■ **Work instruction**
When you reach the line containing "(sp_q == FULL_CNT);" in the entries below, begin reproducing lines exactly, and stop once the line containing "PTR_W'(sp_q - 1'b1);" is done.

========

## src/rtl/expr_char_tx.sv

```systemverilog
// ---------------------------------------------------------------------------
// expr_char_tx
//   Transmitter for the ASCII character stream consumed by the pattern-
//   matching FSMs. On an accepted start it latches two hex digits and an
//   operator, then serialises "A<op>B=" one 8-bit character per accepted
//   beat under a valid/ready handshake, so a stalling consumer loses nothing.
//
//   Optional feature (compile-time macro SPACE_PAD_EN):
//     defined   -> one ' ' is inserted after A and after op ("A op B=", 6 chars)
//     undefined -> compact stream "A<op>B=" (4 chars)
//
// Parameters
//   IDLE_CHAR  character driven on out_char while nothing is offered
//   LOWER_HEX  1: digits 10-15 as 'a'-'f'; 0: as 'A'-'F'
//
// Ports
//   clk        clock, all state updates on posedge
//   clr        synchronous active-high reset
//   start      request one expression (only honoured while idle)
//   op_a       left operand digit, latched on accepted start
//   op_sel     operator: 00 '+', 01 '-', 10 '*', 11 '/'
//   op_b       right operand digit, latched on accepted start
//   out_ready  consumer can take out_char this cycle
//   out_char   registered ASCII character offered
//   out_valid  registered, out_char is valid
//   busy       registered, high from accepted start until '=' is accepted
//   done       registered, one-cycle pulse after '=' is accepted
// ---------------------------------------------------------------------------
module expr_char_tx #(
    parameter logic [7:0] IDLE_CHAR = 8'h20,
    parameter int         LOWER_HEX = 0
) (
    input  logic       clk,
    input  logic       clr,
    input  logic       start,
    input  logic [3:0] op_a,
    input  logic [1:0] op_sel,
    input  logic [3:0] op_b,
    input  logic       out_ready,
    output logic [7:0] out_char,
    output logic       out_valid,
    output logic       busy,
    output logic       done
);

`ifdef SPACE_PAD_EN
    typedef enum logic [2:0] {
        S_IDLE  = 3'd0,
        S_CH_A  = 3'd1,
        S_SP1   = 3'd2,
        S_CH_OP = 3'd3,
        S_SP2   = 3'd4,
        S_CH_B  = 3'd5,
        S_CH_EQ = 3'd6
    } state_t;
`else
    typedef enum logic [2:0] {
        S_IDLE  = 3'd0,
        S_CH_A  = 3'd1,
        S_CH_OP = 3'd3,
        S_CH_B  = 3'd5,
        S_CH_EQ = 3'd6
    } state_t;
`endif

    localparam logic [7:0] SPACE_CHAR = 8'h20;
    localparam logic [7:0] EQ_CHAR    = 8'h3D;

    state_t     state;
    logic [3:0] lat_a;
    logic [1:0] lat_sel;
    logic [3:0] lat_b;
    logic       beat;

    // Hex digit to ASCII, case of A-F chosen by LOWER_HEX.
    function automatic logic [7:0] hex_char(input logic [3:0] d);
        logic [7:0] c;
        if (d < 4'd10) begin
            c = 8'h30 + {4'h0, d};
        end else begin
            c = ((LOWER_HEX != 0) ? 8'h61 : 8'h41) + {4'h0, d - 4'd10};
        end
        return c;
    endfunction

    // Operator code to ASCII.
    function automatic logic [7:0] op_char(input logic [1:0] s);
        logic [7:0] c;
        case (s)
            2'b00:   c = 8'h2B;
            2'b01:   c = 8'h2D;
            2'b10:   c = 8'h2A;
            2'b11:   c = 8'h2F;
            default: c = 8'h2B;
        endcase
        return c;
    endfunction

    // A character leaves only when it is both offered and taken.
    assign beat = out_valid & out_ready;

    // Sequencer: each transition also loads the next character, so the
    // outputs are registered and back-to-back beats give one char per cycle.
    always_ff @(posedge clk) begin
        if (clr) begin
            state     <= S_IDLE;
            lat_a     <= 4'h0;
            lat_sel   <= 2'b00;
            lat_b     <= 4'h0;
            out_char  <= IDLE_CHAR;
            out_valid <= 1'b0;
            busy      <= 1'b0;
            done      <= 1'b0;
        end else begin
            done <= 1'b0;
            case (state)
                S_IDLE: begin
                    if (start) begin
                        lat_a     <= op_a;
                        lat_sel   <= op_sel;
                        lat_b     <= op_b;
                        state     <= S_CH_A;
                        out_char  <= hex_char(op_a);
                        out_valid <= 1'b1;
                        busy      <= 1'b1;
                    end
                end
                S_CH_A: begin
                    if (beat) begin
`ifdef SPACE_PAD_EN
                        state    <= S_SP1;
                        out_char <= SPACE_CHAR;
`else
                        state    <= S_CH_OP;
                        out_char <= op_char(lat_sel);
`endif
                    end
                end
`ifdef SPACE_PAD_EN
                S_SP1: begin
                    if (beat) begin
                        state    <= S_CH_OP;
                        out_char <= op_char(lat_sel);
                    end
                end
`endif
                S_CH_OP: begin
                    if (beat) begin
`ifdef SPACE_PAD_EN
                        state    <= S_SP2;
                        out_char <= SPACE_CHAR;
`else
                        state    <= S_CH_B;
                        out_char <= hex_char(lat_b);
`endif
                    end
                end
`ifdef SPACE_PAD_EN
                S_SP2: begin
                    if (beat) begin
                        state    <= S_CH_B;
                        out_char <= hex_char(lat_b);
                    end
                end
`endif
                S_CH_B: begin
                    if (beat) begin
                        state    <= S_CH_EQ;
                        out_char <= EQ_CHAR;
                    end
                end
                S_CH_EQ: begin
                    if (beat) begin
                        state     <= S_IDLE;
                        out_char  <= IDLE_CHAR;
                        out_valid <= 1'b0;
                        busy      <= 1'b0;
                        done      <= 1'b1;
                    end
                end
                default: begin
                    state     <= S_IDLE;
                    out_char  <= IDLE_CHAR;
                    out_valid <= 1'b0;
                    busy      <= 1'b0;
                end
            endcase
        end
    end

endmodule
```
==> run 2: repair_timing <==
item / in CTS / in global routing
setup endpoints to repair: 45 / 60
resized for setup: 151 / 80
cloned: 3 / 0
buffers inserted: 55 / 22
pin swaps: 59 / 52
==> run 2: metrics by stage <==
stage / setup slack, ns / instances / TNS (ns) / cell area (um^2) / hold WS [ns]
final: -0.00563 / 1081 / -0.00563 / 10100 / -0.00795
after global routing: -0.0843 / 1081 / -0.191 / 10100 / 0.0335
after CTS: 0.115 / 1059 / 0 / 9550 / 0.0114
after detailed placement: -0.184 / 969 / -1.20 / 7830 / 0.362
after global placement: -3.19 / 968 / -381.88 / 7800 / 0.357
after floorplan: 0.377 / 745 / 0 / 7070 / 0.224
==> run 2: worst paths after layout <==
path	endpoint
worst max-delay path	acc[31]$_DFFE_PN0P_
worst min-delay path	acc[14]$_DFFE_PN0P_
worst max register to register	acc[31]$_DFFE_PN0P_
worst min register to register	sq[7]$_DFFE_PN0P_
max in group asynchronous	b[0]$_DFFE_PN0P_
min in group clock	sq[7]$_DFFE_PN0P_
==> src/rtl/blt_cmd_pkg.sv <==
// Blitter command queue shared types and bit positions.
// Optional status extension macro: BLT_QUEUE_STATUS_EN.
package blt_cmd_pkg;

  typedef struct packed {
    logic srcenf;
    logic dsten;
    logic srcen;
    logic dstup;
    logic srcup;
    logic parrd;
    logic colst;
    logic run;
  } cmd_t;

  localparam int CTL_RESUME_BIT = 1;
  localparam int CTL_SRESET_BIT = 2;
  localparam int MOD_LINDR_BIT  = 3;
  localparam int MOD_RES_LSB    = 5;

  localparam int STA_STOP_BIT   = 1;
  localparam int STA_ICNT8_BIT  = 2;
  localparam int STA_QFULL_BIT  = 3;
  localparam int STA_OVF_BIT    = 4;
  localparam int STA_RUN_BIT    = 5;
  localparam int STA_QCNT_LSB   = 6;

  function automatic logic [1:0] sat3(input logic [3:0] c);
    return (c > 4'd3) ? 2'd3 : c[1:0];
  endfunction

endpackage
$ cat config.mk
export PLATFORM = sky130hd
export DESIGN_NAME = stats_fifo_reader
export DESIGN_NICKNAME = d
export VERILOG_FILES = /design/src/rtl/stats_fifo_reader.sv
export SDC_FILE = /design/constraint.sdc
export NUM_CORES = 1
export LEC_CHECK = 0
export CAP_MARGIN = 20
export CORE_MARGIN = 1.5
export CORE_UTILIZATION = 35
export CTS_BUF_LIST = sky130_fd_sc_hd__clkbuf_4
export DETAILED_ROUTE_END_ITERATION = 8
export PLACE_DENSITY = 0.58
export SYNTH_ARGS = -nofsm -noshare
export SYNTH_HDL_FRONTEND = slang
export SYNTH_SLANG_ARGS = --single-unit
$ cat constraint.sdc
create_clock -name clk -period 6.6 [get_ports clk]
set_clock_uncertainty 0.1 [all_clocks]
set_input_delay 1.32 -clock clk [delete_from_list [all_inputs] [get_ports clk]]
set_output_delay 1.32 -clock clk [all_outputs]
set_load 0.1 [all_outputs]
[config.mk]
export PLATFORM = sky130hd
export DESIGN_NAME = imem_loader
export DESIGN_NICKNAME = d
export VERILOG_FILES = /design/src/rtl/imem_loader.sv
export SDC_FILE = /design/constraint.sdc
export NUM_CORES = 1
export LEC_CHECK = 0
export CAP_MARGIN = 20
export CORE_MARGIN = 2
export CORE_UTILIZATION = 51
export DETAILED_ROUTE_END_ITERATION = 12
export PLACE_DENSITY_LB_ADDON = 0.3
export SYNTH_ARGS = -nofsm -noshare
export SYNTH_HDL_FRONTEND = slang
export SYNTH_SLANG_ARGS = --single-unit
export TNS_END_PERCENT = 50
[constraint.sdc]
create_clock -name clk -period 2.7 [get_ports clk]
set_input_delay 0.54 -clock clk [delete_from_list [all_inputs] [get_ports clk]]
set_output_delay 0.54 -clock clk [all_outputs]
set_load 0.005 [all_outputs]
--- config.mk ---
export PLATFORM = sky130hd
export DESIGN_NAME = sram_req_ctrl
export DESIGN_NICKNAME = d
export VERILOG_FILES = /design/src/rtl/sram_ctrl_pkg.sv /design/src/rtl/sram_rsp_fifo.sv /design/src/rtl/sram_req_ctrl.sv
export SDC_FILE = /design/constraint.sdc
export NUM_CORES = 1
export LEC_CHECK = 0
export BUFFER_PORTS_ARGS = -buffer_cell sky130_fd_sc_hd__buf_4
export CELL_PAD_IN_SITES_DETAIL_PLACEMENT = 1
export CELL_PAD_IN_SITES_GLOBAL_PLACEMENT = 2
export CORE_MARGIN = 2
export CORE_UTILIZATION = 24
export DETAILED_ROUTE_END_ITERATION = 10
export GPL_TIMING_DRIVEN = 0
export HOLD_SLACK_MARGIN = 0.02
export PLACE_DENSITY_LB_ADDON = 0.1
export SLEW_MARGIN = 5
export SYNTH_ARGS = -nofsm -noshare
export SYNTH_HDL_FRONTEND = slang
export SYNTH_SLANG_ARGS = --single-unit
export TNS_END_PERCENT = 5
--- constraint.sdc ---
create_clock -name clk -period 5.9 [get_ports clk]
set_clock_uncertainty 0.15 [all_clocks]
set_input_delay 0.59 -clock clk [delete_from_list [all_inputs] [get_ports clk]]
set_output_delay 0.59 -clock clk [all_outputs]
set_load 0.02 [all_outputs]
File: src/rtl/fp8_pkg.sv
// Shared definitions for the FP8 dot-product sequencer: FSM encoding and FP8 constants.
package fp8_pkg;

   localparam int FP8_W = 8;
   localparam logic [FP8_W-1:0] FP8_POS_ZERO = 8'h00;

   localparam logic [2:0] ST_IDLE   = 3'd0;
   localparam logic [2:0] ST_CLEAR  = 3'd1;
   localparam logic [2:0] ST_FETCH  = 3'd2;
   localparam logic [2:0] ST_ISSUE  = 3'd3;
   localparam logic [2:0] ST_WAIT   = 3'd4;
   localparam logic [2:0] ST_RESULT = 3'd5;

endpackage
### src/rtl/flag_stack.sv
// Registered Z/C condition flags with a small LIFO that saves them on call
// and restores them on ret, plus sticky overflow/underflow indicators.
module flag_stack #(
  parameter int DEPTH = 8,
  parameter int PTR_W = 3
) (
  input  logic             clk,
  input  logic             rst,
  input  logic             zero_in,
  input  logic             carry_in,
  input  logic             flag_we,
  input  logic             push,
  input  logic             pop,
  input  logic             clr_err,
  output logic             zero,
  output logic             carry,
  output logic [PTR_W:0]   count,
  output logic             empty,
  output logic             full,
  output logic             overflow,
  output logic             underflow
);

  localparam logic [PTR_W:0] FULL_CNT = (PTR_W+1)'(DEPTH);

  logic             zero_q, zero_d;
  logic             carry_q, carry_d;
  logic [PTR_W:0]   sp_q, sp_d;
  logic             ovf_q, ovf_d;
  logic             unf_q, unf_d;
  logic [1:0]       mem [DEPTH];

  logic             empty_w;
  logic             full_w;
  logic             push_ok;
  logic             pop_ok;
  logic             ovf_evt;
  logic             unf_evt;
  logic [PTR_W-1:0] wr_idx;
  logic [PTR_W-1:0] top_idx;
  logic [1:0]       top_entry;

  assign empty_w = (sp_q == '0);
  assign full_w  = (sp_q == FULL_CNT);

  // push/pop are level-sampled every edge with no ready/stall: a cycle with
  // push (or pop) high is one operation. Both high together cancel out.
  assign push_ok = push && !pop && !full_w;
  assign pop_ok  = pop && !push && !empty_w;
  assign ovf_evt = push && !pop && full_w;
  assign unf_evt = pop && !push && empty_w;

  assign wr_idx    = sp_q[PTR_W-1:0];
  assign top_idx   = PTR_W'(sp_q - 1'b1);
  assign top_entry = mem[top_idx];

  always_comb begin
    zero_d  = zero_q;
    carry_d = carry_q;
    sp_d    = sp_q;
    if (push && pop) begin
      zero_d  = zero_q;
      carry_d = carry_q;
    end else if (pop_ok) begin
      // A restore takes precedence over any concurrent ALU capture.
      zero_d  = top_entry[1];
      carry_d = top_entry[0];
      sp_d    = sp_q - 1'b1;
    end else begin
      if (push_ok) begin
        sp_d = sp_q + 1'b1;
      end
      if (flag_we) begin
        zero_d  = zero_in;
        carry_d = carry_in;
      end
    end
  end

  always_comb begin
    ovf_d = ovf_q;
    unf_d = unf_q;
    if (clr_err) begin
      ovf_d = 1'b0;
      unf_d = 1'b0;
    end
    if (ovf_evt) begin
      ovf_d = 1'b1;
    end
    if (unf_evt) begin
      unf_d = 1'b1;
    end
  end

  always_ff @(posedge clk or posedge rst) begin
    if (rst) begin
      zero_q  <= 1'b0;
      carry_q <= 1'b0;
      sp_q    <= '0;
      ovf_q   <= 1'b0;
      unf_q   <= 1'b0;
    end else begin
      zero_q  <= zero_d;
      carry_q <= carry_d;
      sp_q    <= sp_d;
      ovf_q   <= ovf_d;
      unf_q   <= unf_d;
    end
  end

  // Storage is not reset; entries at or above sp are meaningless.
  always_ff @(posedge clk) begin
    if (push_ok && !rst) begin
      mem[wr_idx] <= {zero_q, carry_q};
    end
  end

  assign zero      = zero_q;
  assign carry     = carry_q;
  assign count     = sp_q;
  assign empty     = empty_w;
  assign full      = full_w;
  assign overflow  = ovf_q;
  assign underflow = unf_q;

endmodule
==> src/rtl/stream_pkg.sv <==
// Shared stream definitions used by the generator, the FIFO and the checker.
// Holds the default word width and a parameter-legality helper.
package stream_pkg;

  localparam int STREAM_DW = 16;

  function automatic bit is_pow2(input int unsigned v);
    return (v != 0) && ((v & (v - 1)) == 0);
  endfunction

endpackage

==> src/rtl/stream_fifo_mem.sv <==
// Register array with one synchronous write port and one asynchronous read port.
// Contents clear on reset so the read port shows zero while the FIFO is empty after reset.
module stream_fifo_mem #(
  parameter int DW    = 16,
  parameter int DEPTH = 4,
  parameter int AW    = $clog2(DEPTH)
) (
  input  logic          clk,
  input  logic          rst,
  input  logic          we,
  input  logic [AW-1:0] waddr,
  input  logic [DW-1:0] wdata,
  input  logic [AW-1:0] raddr,
  output logic [DW-1:0] rdata
);

  logic [DW-1:0] mem_q [DEPTH];
  logic [DW-1:0] mem_d [DEPTH];

  always_comb begin
    mem_d = mem_q;
    if (we) begin
      mem_d[waddr] = wdata;
    end
  end

  always_ff @(posedge clk or posedge rst) begin
    if (rst) begin
      mem_q <= '{default: '0};
    end else begin
      mem_q <= mem_d;
    end
  end

  assign rdata = mem_q[raddr];

endmodule

==> src/rtl/stream_fifo.sv <==
// Valid/ready FIFO between stream generator and checker, no fall-through.
// Tracks occupancy and a sticky high-water mark for observation.
module stream_fifo
  import stream_pkg::*;
#(
  parameter int DW    = STREAM_DW,
  parameter int DEPTH = 4,
  parameter int CW    = $clog2(DEPTH + 1)
) (
  input  logic          clk,
  input  logic          rst,
  input  logic          valid_i,
  input  logic [DW-1:0] data_i,
  output logic          ready_o,
  output logic          valid_o,
  output logic [DW-1:0] data_o,
  input  logic          ready_i,
  output logic [CW-1:0] count_o,
  output logic [CW-1:0] max_count_o
);

  localparam int AW = (DEPTH < 2) ? 1 : $clog2(DEPTH);
  localparam logic [CW-1:0] FULL_CNT = CW'(DEPTH);

  if (DEPTH < 2 || !is_pow2(DEPTH)) begin : g_bad_depth
    $error("stream_fifo: DEPTH must be a power of two and at least 2");
  end

  logic          init_done_q, init_done_d;
  logic [AW-1:0] wr_ptr_q, wr_ptr_d;
  logic [AW-1:0] rd_ptr_q, rd_ptr_d;
  logic [CW-1:0] count_q, count_d;
  logic [CW-1:0] max_q, max_d;
  logic          push, pop;

  // ready depends only on registered state, so a pop never frees a slot for a same-cycle push
  assign ready_o = init_done_q && (count_q != FULL_CNT);
  assign valid_o = (count_q != '0);
  assign push    = valid_i && ready_o;
  assign pop     = valid_o && ready_i;

  always_comb begin
    init_done_d = 1'b1;
    wr_ptr_d    = wr_ptr_q;
    rd_ptr_d    = rd_ptr_q;
    count_d     = count_q;
    if (push) begin
      wr_ptr_d = wr_ptr_q + AW'(1);
    end
    if (pop) begin
      rd_ptr_d = rd_ptr_q + AW'(1);
    end
    case ({push, pop})
      2'b10:   count_d = count_q + CW'(1);
      2'b01:   count_d = count_q - CW'(1);
      default: count_d = count_q;
    endcase
    max_d = (count_d > max_q) ? count_d : max_q;
  end

  always_ff @(posedge clk or posedge rst) begin
    if (rst) begin
      init_done_q <= 1'b0;
      wr_ptr_q    <= '0;
      rd_ptr_q    <= '0;
      count_q     <= '0;
      max_q       <= '0;
    end else begin
      init_done_q <= init_done_d;
      wr_ptr_q    <= wr_ptr_d;
      rd_ptr_q    <= rd_ptr_d;
      count_q     <= count_d;
      max_q       <= max_d;
    end
  end

  stream_fifo_mem #(
    .DW    (DW),
    .DEPTH (DEPTH),
    .AW    (AW)
  ) u_mem (
    .clk   (clk),
    .rst   (rst),
    .we    (push),
    .waddr (wr_ptr_q),
    .wdata (data_i),
    .raddr (rd_ptr_q),
    .rdata (data_o)
  );

  assign count_o     = count_q;
  assign max_count_o = max_q;

endmodule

========

■ **Result of the task**
  assign full_w  = (sp_q == FULL_CNT);

  // push/pop are level-sampled every edge with no ready/stall: a cycle with
  // push (or pop) high is one operation. Both high together cancel out.
  assign push_ok = push && !pop && !full_w;
  assign pop_ok  = pop && !push && !empty_w;
  assign ovf_evt = push && !pop && full_w;
  assign unf_evt = pop && !push && empty_w;

  assign wr_idx    = sp_q[PTR_W-1:0];
  assign top_idx   = PTR_W'(sp_q - 1'b1);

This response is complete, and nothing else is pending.